March 16, 2020
Memorializing Covid-19
By Sarah Lerner, MSHP '20
Stuart Weitzman School of Design
102 Meyerson Hall
210 South 34th Street
Philadelphia, PA 19104
As a graduate student interested in the history of public health, I’m increasingly struck by the ways my research on Progressive Era Bath Houses dovetails with my lived experience in the world of Covid-19. Just yesterday, only hours after I was notified that students were no longer allowed on my university’s campus, I came across a particularly pertinent passage from Alan Kraut’s Silent Travelers— Germs, Genes and the “Immigrant Menace”: “During the sweltering summer of 1915, Philadelphia was stunned by an outbreak of typhoid. Health officials traced the source of typhoid to Italian immigrants working as pickers on suburban farms. There, they drank unfiltered water and suffered infection. Returning home to Philadelphia, sick laborers infected their families who unknowingly infected others by touching produce on street side pushcarts.” Reformers created places and spaces, like the public bath house, to control and assimilate the immigrant body, and instill a specific American order to these expanding foreign social groups.
Practitioners of public history and historic preservation often stress the role historic buildings and landscapes may play in fostering our society’s comprehension of the past. Bath buildings now seem especially worthy of study. I have come to learn that the contemporary Western practice of bathing is a fairly recent phenomenon bolstered by technological advancements, the dissemination of the germ theory, and the development of an American hierarchical social order. The growth of public institutions at the turn of the century was a result of what historian Daniel Walker Howe describes as a characteristically Victorian defense of threatened values and beliefs. A person’s hygiene not only signified their healthiness but also their moral state – an idea we see echoed in the physical fabric of the historic buildings.
One of the reasons I became interested in studying historic preservation was the disciplines ability to bring history to life. Like New York City’s Tenement Museum— an institution that uses a 19th century tenement building to interpret the history of immigration in the United States — I believe in the power of the bath house as an educational tool. Like the tenement, the bath house is traditionally overlooked by architectural historians and preservationist as a significant American building type worthy of interpretation due to its lack of association with elite American cultural heritage. My question is: what if the history of these buildings were currently interpreted beyond academia? And how would an active interpretation inform society’s attitude toward the current pandemic?

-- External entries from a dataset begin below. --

File: src/rtl/mips_pkg.sv
// Shared defaults for the register-file slice: widths and the hard-wired zero index.
package mips_pkg;
  localparam int DEFAULT_DATA_WIDTH = 32;
  localparam int DEFAULT_ADDR_WIDTH = 5;
  localparam int REG_ZERO           = 0;
endpackage

File: src/rtl/reg_scoreboard.sv
// Busy-bit tracking for long-latency destinations plus a registered pending count
// that always equals the popcount of the busy vector.
module reg_scoreboard
  import mips_pkg::*;
#(
  parameter int ADDR_WIDTH = DEFAULT_ADDR_WIDTH
) (
  input  logic                      clk,
  input  logic                      rst,
  input  logic                      write_en,
  input  logic [ADDR_WIDTH-1:0]     write_reg,
  input  logic                      issue_en,
  input  logic [ADDR_WIDTH-1:0]     issue_reg,
  output logic [2**ADDR_WIDTH-1:0]  busy,
  output logic [ADDR_WIDTH:0]       pending_count
);
  localparam int NREG = 2**ADDR_WIDTH;

  logic [NREG-1:0]   busy_reg;
  logic [NREG-1:0]   busy_next;
  logic [ADDR_WIDTH:0] count_reg;
  logic [ADDR_WIDTH:0] count_next;
  logic write_q;
  logic issue_q;
  logic inc;
  logic dec;

  assign write_q = write_en && (write_reg != ADDR_WIDTH'(REG_ZERO));
  assign issue_q = issue_en && (issue_reg != ADDR_WIDTH'(REG_ZERO));

  // Issue is applied after the write-back clear, so a same-edge pair leaves the bit set.
  genvar gi;
  generate
    for (gi = 0; gi < NREG; gi++) begin : g_busy
      if (gi == REG_ZERO) begin : g_zero
        assign busy_next[gi] = 1'b0;
      end else begin : g_bit
        assign busy_next[gi] = (issue_q && (issue_reg == ADDR_WIDTH'(gi))) ||
                               (busy_reg[gi] && !(write_q && (write_reg == ADDR_WIDTH'(gi))));
      end
    end
  endgenerate

  always_comb begin
    inc        = issue_q && !busy_reg[issue_reg];
    dec        = write_q && busy_reg[write_reg] && !(issue_q && (issue_reg == write_reg));
    count_next = count_reg + (ADDR_WIDTH+1)'(inc) - (ADDR_WIDTH+1)'(dec);
  end

  always_ff @(posedge clk) begin
    if (rst) begin
      busy_reg  <= '0;
      count_reg <= '0;
    end else begin
      busy_reg  <= busy_next;
      count_reg <= count_next;
    end
  end

  assign busy          = busy_reg;
  assign pending_count = count_reg;
endmodule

I also wonder how the circumstances of today will be remembered and memorialized in the years to come. The language of today’s crisis is constructed through concepts that, like the public bath house, suggest the connection between the body and place. Words like, “quarantine,” “isolation,” and “designated area” are most effectively communicated through experiential learning. These concepts have the potential to communicate powerful messages to future generations about health, policy, and emotional distress in the 21st century. So what are the places that will come to define the threat and reality of quarantine, isolation, and designated areas? Will it be the home, the hospital, a geographic region? Or is Covid-19 informing a new building type or landscape that has yet to be imagined?